The Best Way to Fight Anti-Semitism is With Happy Jews, Not Angry Jews

Anger stirs the nerves. It unleashes action. It loosens purse strings. In the business of activism, there’s nothing like anger to galvanize a cause.

In the Jewish world, fighting Jew-hatred is the royalty of causes. Saying that Jews have been victims of persecution throughout history is like saying that Jews have been around for a long time. The murder of 6 million Jews during the Holocaust was only the darkest chapter in humanity’s oldest hatred.

It’s not surprising, then, that Jews are ultra-sensitive to any sign of animosity toward their tribe.
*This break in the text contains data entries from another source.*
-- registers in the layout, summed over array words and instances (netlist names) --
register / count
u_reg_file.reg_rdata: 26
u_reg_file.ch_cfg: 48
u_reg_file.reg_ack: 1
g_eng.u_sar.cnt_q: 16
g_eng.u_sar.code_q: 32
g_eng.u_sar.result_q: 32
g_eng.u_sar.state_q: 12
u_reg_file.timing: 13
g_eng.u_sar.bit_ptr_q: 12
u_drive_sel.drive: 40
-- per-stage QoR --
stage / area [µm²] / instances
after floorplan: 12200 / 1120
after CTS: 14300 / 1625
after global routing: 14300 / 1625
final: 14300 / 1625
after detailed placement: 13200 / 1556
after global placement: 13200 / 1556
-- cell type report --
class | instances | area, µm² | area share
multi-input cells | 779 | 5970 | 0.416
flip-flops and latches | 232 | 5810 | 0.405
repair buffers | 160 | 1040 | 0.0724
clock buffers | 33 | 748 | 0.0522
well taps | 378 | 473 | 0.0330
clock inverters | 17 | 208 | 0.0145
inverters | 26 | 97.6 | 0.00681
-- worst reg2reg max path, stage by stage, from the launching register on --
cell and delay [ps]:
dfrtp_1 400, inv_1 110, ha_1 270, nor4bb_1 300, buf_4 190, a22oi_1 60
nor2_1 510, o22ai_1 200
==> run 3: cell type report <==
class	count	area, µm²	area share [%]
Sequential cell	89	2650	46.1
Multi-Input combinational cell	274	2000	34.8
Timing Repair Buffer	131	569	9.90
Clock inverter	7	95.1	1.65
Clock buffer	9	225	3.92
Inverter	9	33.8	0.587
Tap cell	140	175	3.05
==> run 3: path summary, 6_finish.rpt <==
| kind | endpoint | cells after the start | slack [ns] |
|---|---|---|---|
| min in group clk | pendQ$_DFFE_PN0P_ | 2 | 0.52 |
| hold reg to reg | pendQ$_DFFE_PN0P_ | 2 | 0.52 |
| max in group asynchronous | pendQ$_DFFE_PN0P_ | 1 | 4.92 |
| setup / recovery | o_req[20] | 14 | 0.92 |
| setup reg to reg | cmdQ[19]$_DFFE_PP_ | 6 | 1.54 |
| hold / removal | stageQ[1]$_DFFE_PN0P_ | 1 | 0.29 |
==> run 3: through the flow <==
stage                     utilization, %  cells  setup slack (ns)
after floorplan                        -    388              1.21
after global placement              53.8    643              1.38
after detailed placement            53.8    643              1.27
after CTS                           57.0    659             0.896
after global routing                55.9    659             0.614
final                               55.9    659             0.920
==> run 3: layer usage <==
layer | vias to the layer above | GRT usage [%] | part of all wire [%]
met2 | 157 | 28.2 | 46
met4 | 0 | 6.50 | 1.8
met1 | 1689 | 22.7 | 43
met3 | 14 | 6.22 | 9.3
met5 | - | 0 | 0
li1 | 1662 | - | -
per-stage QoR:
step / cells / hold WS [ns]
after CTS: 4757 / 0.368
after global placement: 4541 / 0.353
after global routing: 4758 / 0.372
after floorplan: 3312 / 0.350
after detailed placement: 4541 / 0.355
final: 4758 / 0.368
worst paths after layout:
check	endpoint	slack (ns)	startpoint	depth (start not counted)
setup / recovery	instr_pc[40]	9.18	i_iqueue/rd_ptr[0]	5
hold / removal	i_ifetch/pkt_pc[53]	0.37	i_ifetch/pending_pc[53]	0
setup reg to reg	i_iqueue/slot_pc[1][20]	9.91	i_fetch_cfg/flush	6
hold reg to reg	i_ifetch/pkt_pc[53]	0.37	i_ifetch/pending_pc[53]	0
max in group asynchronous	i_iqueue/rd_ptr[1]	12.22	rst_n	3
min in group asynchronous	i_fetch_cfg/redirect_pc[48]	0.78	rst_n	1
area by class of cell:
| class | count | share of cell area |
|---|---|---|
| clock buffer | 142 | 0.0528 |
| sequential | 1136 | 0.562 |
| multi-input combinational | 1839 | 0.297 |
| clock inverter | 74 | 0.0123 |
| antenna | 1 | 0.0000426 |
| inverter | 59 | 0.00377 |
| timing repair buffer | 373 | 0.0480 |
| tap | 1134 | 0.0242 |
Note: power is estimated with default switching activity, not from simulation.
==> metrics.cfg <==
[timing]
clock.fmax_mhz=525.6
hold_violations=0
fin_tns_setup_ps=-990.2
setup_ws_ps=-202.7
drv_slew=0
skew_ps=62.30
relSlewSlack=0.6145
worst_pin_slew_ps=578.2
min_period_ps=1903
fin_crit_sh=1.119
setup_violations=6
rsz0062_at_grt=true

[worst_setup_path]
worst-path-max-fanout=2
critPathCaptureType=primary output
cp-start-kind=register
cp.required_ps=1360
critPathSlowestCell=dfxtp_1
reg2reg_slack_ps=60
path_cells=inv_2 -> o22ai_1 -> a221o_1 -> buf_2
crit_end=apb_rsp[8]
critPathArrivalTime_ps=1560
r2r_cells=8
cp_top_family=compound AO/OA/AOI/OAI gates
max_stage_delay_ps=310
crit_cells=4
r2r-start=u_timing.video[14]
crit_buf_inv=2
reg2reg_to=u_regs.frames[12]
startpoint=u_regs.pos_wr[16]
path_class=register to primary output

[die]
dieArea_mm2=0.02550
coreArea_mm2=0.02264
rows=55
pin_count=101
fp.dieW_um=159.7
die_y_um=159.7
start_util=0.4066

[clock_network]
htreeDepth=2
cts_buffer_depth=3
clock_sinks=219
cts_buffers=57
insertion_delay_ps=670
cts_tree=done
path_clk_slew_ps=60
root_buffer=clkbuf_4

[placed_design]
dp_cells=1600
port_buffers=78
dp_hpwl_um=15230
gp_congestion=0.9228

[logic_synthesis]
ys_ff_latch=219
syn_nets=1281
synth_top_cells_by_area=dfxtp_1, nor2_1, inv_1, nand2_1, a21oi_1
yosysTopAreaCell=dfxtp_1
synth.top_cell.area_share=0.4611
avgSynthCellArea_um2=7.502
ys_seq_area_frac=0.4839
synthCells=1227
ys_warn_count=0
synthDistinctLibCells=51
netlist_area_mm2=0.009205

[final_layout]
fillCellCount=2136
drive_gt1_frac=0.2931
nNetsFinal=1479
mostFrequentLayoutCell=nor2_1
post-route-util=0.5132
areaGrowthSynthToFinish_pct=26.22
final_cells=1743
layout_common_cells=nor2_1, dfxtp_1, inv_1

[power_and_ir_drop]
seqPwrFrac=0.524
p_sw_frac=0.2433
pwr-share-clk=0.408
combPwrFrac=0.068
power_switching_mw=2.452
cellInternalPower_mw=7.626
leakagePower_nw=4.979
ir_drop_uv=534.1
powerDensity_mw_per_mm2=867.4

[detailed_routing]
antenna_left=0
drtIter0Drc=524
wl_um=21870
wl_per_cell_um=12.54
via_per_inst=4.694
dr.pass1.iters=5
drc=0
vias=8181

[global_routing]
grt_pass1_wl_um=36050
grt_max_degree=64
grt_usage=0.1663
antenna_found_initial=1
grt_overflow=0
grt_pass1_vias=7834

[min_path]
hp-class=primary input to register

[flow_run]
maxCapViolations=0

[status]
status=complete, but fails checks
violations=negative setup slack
File: config.mk
export PLATFORM = sky130hd
export DESIGN_NAME = cmd_interval_timer
export DESIGN_NICKNAME = d
export VERILOG_FILES = /design/src/logic/cmd_interval_timer.sv
export SDC_FILE = /design/constraint.sdc
export NUM_CORES = 1
export LEC_CHECK = 0
export BUFFER_PORTS_ARGS = -buffer_cell sky130_fd_sc_hd__buf_4
export CAP_MARGIN = 25
export CORE_AREA = 2 2 39 41
export DETAILED_ROUTE_END_ITERATION = 10
export DIE_AREA = 0 0 41 43
export PLACE_DENSITY = 0.32
export SKIP_LAST_GASP = 1
export SYNTH_ARGS = -nofsm -noshare
export SYNTH_HDL_FRONTEND = slang
export SYNTH_SLANG_ARGS = --single-unit
export TNS_END_PERCENT = 1
File: constraint.sdc
create_clock -name clk -period 1.5 [get_ports clk]
set_input_delay 0.45 -clock clk [delete_from_list [all_inputs] [get_ports clk]]
set_output_delay 0.45 -clock clk [all_outputs]
set_load 0.005 [all_outputs]
File: src/logic/cmd_interval_timer.sv
`timescale 1ns/100ps
`default_nettype none

module cmd_interval_timer #(
  parameter int unsigned CMD_INTERVAL_CYCLES = 13
) (
  input  logic clk,
  input  logic rst_n,
  input  logic load,
  output logic expired
);

  localparam int unsigned CNT_BITS = $clog2(CMD_INTERVAL_CYCLES + 1);

  logic [CNT_BITS-1:0] count;

  // starts at zero so the first command after reset may go at once
  always_ff @(posedge clk or negedge rst_n) begin
    if (!rst_n) begin
      count <= '0;
    end else if (load) begin
      count <= CNT_BITS'(CMD_INTERVAL_CYCLES);
    end else if (count != '0) begin
      count <= count - 1'b1;
    end
  end

  assign expired = (count == '0);

  // the controller only strobes a command once the gap has run out
  a_load_when_expired: assert property (
    @(posedge clk) disable iff (!rst_n)
    load |-> expired
  );

endmodule

`default_nettype wire

==> out/results.ini <==
[outcome]
status = finished, violations left
violations = negative setup slack

[yosys]
synth_seq_cells = 4
syn_nets = 25
synth-seq-area-share = 0.437
yosysUniqueCellTypes = 13
synth_area_um2 = 229
ys_warn_count = 0
avgSynthCellArea_um2 = 10.9
synthCells = 21

[sta]
relSlewSlack = 0.894
skew_ns = 0.000381
tightest_slew_ns = 0.154
drv_slew = 0
fin_tns_setup_ns = -0.108
holdWs_ns = 0.469
hold_violations = 0
max_freq_mhz = 622
setup_viol = 1
fin_crit_sh = 1.07
setup_ws_ns = -0.108
fin_crit_ns = 1.61
grt_setup_unrepaired = true

[global_routing]
grt_max_degree = 7
first_global_vias = 152
track_usage = 0.0515
grt_pass1_wl_um = 558
antenna_found_initial = 0
grt_overflow = 0

[cts]
numClockSinks = 4
clk_latency_ns = 0.23
cts_tree = built
clk_path_buf_depth = 2
cts_root_buffer = clkbuf_4
h-tree-depth = 1
clk_pin_slew_worst_paths_ns = 0.03
numCtsBuffers = 3

[floorplan]
die-area_um2 = 1760
die_h_um = 43
io-pin-count = 4
rows = 14
core_area_um2 = 1380
die_w_um = 41
initial_core_util = 0.165

[pwr]
peakVddDrop_v = 0.000326
total_power_mw = 0.312
powerDensity_nw_per_um2 = 886
leakage_nw = 0.171

[min_path]
worstHoldPathType = in -> reg
hold_path_depth = 2

[routing]
routed_wl_um = 417
initialDrtViolationCount = 2
drc = 0
ant_nets = 0
wl_per_cell_um = 8.34
avgViaCountPerCell = 3.90
dr.pass1.iters = 4
num_vias = 195

[placement]
place_hpwl_um = 309
place_area_um2 = 294
portBuffers = 3
gp_congestion = 0.648
preCtsSetupSlack_ns = 0.0906

[worst_setup_path]
reg2reg_depth = 6
critPathMaxFanout = 2
worstSetupEndpointType = output port
worstSetupStartpointType = flop
cp.required_ns = 1.05
arrival_ns = 1.16
critical_path_class = reg -> out

[finish]
drive_gt1_frac = 0.441
regMostFlops = count
final_area_um2 = 352
num-nets-final = 40
largest_register_ffs = 4
top_regs = count (4)
num_antenna_cells = 0
area_growth_pct = 53.6

[run]
max_cap_viol_count = 0

-- worst max-delay path: stages (launching register included) --
cell and delay, ns:
dfrtp_1 0.37, inv_1 0.06, ha_2 0.17, nor3b_4 0.19, buf_4 0.14
-- cell usage after synthesis --
master,instances,share of area
a211o_1,1,0.038
a211o_2,1,0.044
and3b_1,1,0.038
dfrtp_1,4,0.44
ha_1,1,0.055
inv_1,3,0.049
mux2_1,1,0.049
mux2i_1,1,0.044
nor2_1,3,0.049
nor2b_1,2,0.055
nor3_1,1,0.022
nor3b_4,1,0.082
o31a_1,1,0.038
-- metrics by stage --
step	utilization	std cells
detailed placement	0.212	43
floorplan	-	21
CTS	0.247	49
global placement	0.212	43
finish	0.254	50
global route	0.254	50
-- worst paths after layout --
path	start	to	slack (ns)
max in group asynchronous	rst_n	count[2]	0.86
setup / recovery	count[1]	expired	-0.11
hold / removal	load	count[3]	0.47
setup reg to reg	count[1]	count[1]	0.03
hold reg to reg	count[2]	count[2]	0.62
min in group asynchronous	rst_n	count[0]	0.54
-- layout make-up --
class                   count  area [um2]
clock buffers               3        22.5
fillers                   152        1030
inverters                   3        11.3
multi-input cells          14         120
flip-flops and latches      4         100
well taps                  16        20.0
repair buffers             10        77.6
-- layout by cell type (no fill, tap or decap), drive strengths merged --
| master | count |
|---|---|
| nor3b | 1 |
| dlygate4sd3 | 1 |
| mux2i | 1 |
| o31a | 1 |
| and3b | 1 |
| inv | 3 |
| nor2b | 2 |
| ha | 1 |
| mux2 | 1 |
| nor3 | 1 |
| clkbuf | 3 |
| a211o | 2 |
| buf | 9 |
| dfrtp | 4 |
| nor2 | 3 |
-- per-layer routing --
layer	wire [um]	vias up	GRT usage
met5	0	-	0
met4	0	0	0.0600
met3	15	0	0.0157
met2	215	3	0.0563
met1	186	91	0.0686
li1	-	101	-
-- where the power goes --
group / internal [mW] / switching, mW
clock: 0.0891 / 0.0377
sequential: 0.118 / 0.00915
combinational: 0.0360 / 0.0221
total: 0.243 / 0.0690
-- cell families after synthesis --
logic type | Yosys count | share of synthesized area
DFF | 4 | 0.437
AOI/OAI and AO/OA | 3 | 0.120
buffers and inverters | 3 | 0.0492
muxes | 2 | 0.0929
adders and majority gates | 1 | 0.0546
and+or+nand+nor | 8 | 0.246
-- what timing repair did --
item,CTS,global route
setup buffers,2,1
hold buffers,1,0
gates resized for setup,0,1
setup endpoints to repair,1,2
hold endpoints to repair,4,0
pin swaps,0,1
(Power assumes the default switching activity.)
Our instinctive reaction to any expression of Jew-hatred is to get angry and fight back. Indeed, this approach to anti-Semitism has dominated Jewish activism. For years, our marching orders have been: “We can’t stand idly by. We must fight back and expose the haters.”

In the process, however, we are paying a silent price. We are creating a generation of angry Jews, one that defines its Jewish identity not by what it is for but what it is against.

The irony is there’s no evidence that this approach even works. We throw tens of millions of philanthropic dollars in the “fight” against anti-Semitism, we organize hundreds of seminars and panels, we write countless op-eds, and yet we continue to hear that anti-Semitism is still a “growing problem.”

Perhaps it’s time to invest more resources in another approach: Acknowledge that there’ll never be a cure for Jew-hatred and develop a vaccine that will inoculate Jews.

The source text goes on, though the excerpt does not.